Most Low Demon in Charge of United States Area, Earth District, His Dishonor Screwtape, leaned forward over his massive desk and flicked a switch. “Take a memo, please.” Moments later, Miss Desiree Caliente sashayed into Screwtape's cavernous office, brushing her ample hips against the furniture.
She appeared as a lush, full young woman in her early twenties. Her much too tight, red leather skirt and white lace blouse protruded deliriously, the fabric stretched thin and tight, giving the appearance of a luscious, ripe, fruit, ready for peeling. The outdated appellation “tomato” fit her.
Her swaying hips stopped traffic on more than one occasion; a few times with tragic consequences. During one exceptionally bloody week, when she wore her hot pink skirt and white frilly blouse with plunging neckline, she caused multiple rear-end collisions, two of them fatal. City officials seriously considered asking the court to issue an injunction against her, requiring her to dress more modestly, or take an alternate route to work. But a civil rights group protested on her behalf, saying the city's action would be an infringement of her constitutional rights. They picketed city hall. Public opinion (an unusual combination of feminist and male segments) was on Desiree's side. The motion soon died, and the councilman who suggested it was hounded from office.
The incident led to a tenfold increase in the already numerous tasteless, vulgar jokes being circulated about Miss Caliente, who despite her Spanish surname, was not Latin at all. She was from some big city in the East, and spoke with a hard, nasal accent reminiscent of gangster movies. It was rumored that her ostentatious stage name was a holdover from her career as a striptease artist. No one knew what her real name was.
She became a local celebrity, and appeared on a number of local talk shows. Wisecracking police officers on the beat suggested hanging an orange triangular danger sign on her “bumper,” warning drivers of the traffic hazard.

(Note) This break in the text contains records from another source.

<file path="config.mk">
export PLATFORM = sky130hd
export DESIGN_NAME = rtlpm_ram
export DESIGN_NICKNAME = d
export VERILOG_FILES = /design/src/design/rtlpm_ram.sv
export SDC_FILE = /design/constraint.sdc
export NUM_CORES = 1
export LEC_CHECK = 0
export ABC_CLOCK_PERIOD_IN_PS = 2100
export BUFFER_PORTS_ARGS = -buffer_cell sky130_fd_sc_hd__buf_2
export CORE_ASPECT_RATIO = 0.75
export CORE_MARGIN = 10
export CORE_UTILIZATION = 55
export CTS_BUF_LIST = sky130_fd_sc_hd__clkbuf_16
export DETAILED_ROUTE_END_ITERATION = 16
export PLACE_DENSITY = 0.74
export SLEW_MARGIN = 10
export SYNTH_ARGS = -nofsm -noshare
export SYNTH_HDL_FRONTEND = slang
export SYNTH_SLANG_ARGS = --single-unit
</file>
<file path="constraint.sdc">
create_clock -name clk -period 2.1 [get_ports clk]
set_input_delay 0 -clock clk [delete_from_list [all_inputs] [get_ports clk]]
set_output_delay 0 -clock clk [all_outputs]
set_load 0.02 [all_outputs]
</file>
--- config.mk ---
export PLATFORM = sky130hd
export DESIGN_NAME = color_mask_centroid_steering_flat
export DESIGN_NICKNAME = d
export VERILOG_FILES = /design/src/hw/rtl/cmcs_pkg.sv /design/src/hw/rtl/cmcs_if.sv /design/src/hw/rtl/cmcs_front.sv /design/src/hw/rtl/cmcs_fifo.sv /design/src/hw/rtl/cmcs_div.sv /design/src/hw/rtl/cmcs_back.sv /design/src/hw/rtl/color_mask_centroid_steering.sv /design/src/flat_wrapper.sv
export SDC_FILE = /design/constraint.sdc
export NUM_CORES = 1
export LEC_CHECK = 0
export BUFFER_PORTS_ARGS = -buffer_cell sky130_fd_sc_hd__buf_2
export CORE_UTILIZATION = 45
export DETAILED_ROUTE_END_ITERATION = 10
export HOLD_SLACK_MARGIN = 0.08
export SYNTH_ARGS = -nofsm -noshare
export SYNTH_HDL_FRONTEND = slang
export SYNTH_SLANG_ARGS = --single-unit
--- constraint.sdc ---
create_clock -name clk -period 8.11 [get_ports clk]
set_input_delay 2.433 -clock clk [delete_from_list [all_inputs] [get_ports clk]]
set_output_delay 2.433 -clock clk [all_outputs]
set_load 0.02 [all_outputs]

The long trek from the door to Screwtape's desk took a full two minutes to negotiate, at Miss Caliente's languid gait. She sat down in a straight-backed chair in front and to the left of Screwtape's huge plush reclining chair. Slowly, she crossed her long, shapely legs, revealing a rounded calf, as her too-tight skirt slid upward. Her cigarette, which she had been carrying between her fingers, hung at a rakish angle from her mouth as she waited wordlessly, pencil poised over writing pad.
Screwtape took no note of her eye-boggling entrance, nor her theatrical posture. He was deep in thought.
With his eyes closed, he leaned back in his chair. “My Dear Mr. Glubwart,” Screwtape began without looking at his secretary, “due to a recent vacancy, you are requested to report to my office at your earliest opportunity, to discuss your promotion to Southeast District Chief. Urgent matters require your immediate attention. Your personnel file shows you to be a competent, industrious worker. I have every confidence that you will prove worthy of the recognition being extended to you. Congratulations on your promotion. 'Sincerely Yours' -- no. 'Signed,' -- no. Just end it, 'Screwtape.'”
Still without having uttered a word, Miss Caliente arose from her chair, circled around it, and swayed slowly toward the door. This time, Screwtape's gaze followed her intently, focused on her rotating hips. Fire blazed through his veins, pumping, squirting, bursting. When she reached the door, he almost called her back, but held himself in check. “Get that out right away,” he called. 
Without looking back, Miss Caliente just nodded, bored. The door closed behind her with a solid thud.
Screwtape turned his attention to his next communication, the sensitive nature of which did not allow him to go through his secretary. He twisted the pen and ink set on his desk, and a secret, covered drawer slid out (Screwtape was a movie addict; spy thrillers were his favorite). Screwtape inserted a key in the sliding top panel, and the panel slid back to reveal a red phone resting in the bottom of the drawer.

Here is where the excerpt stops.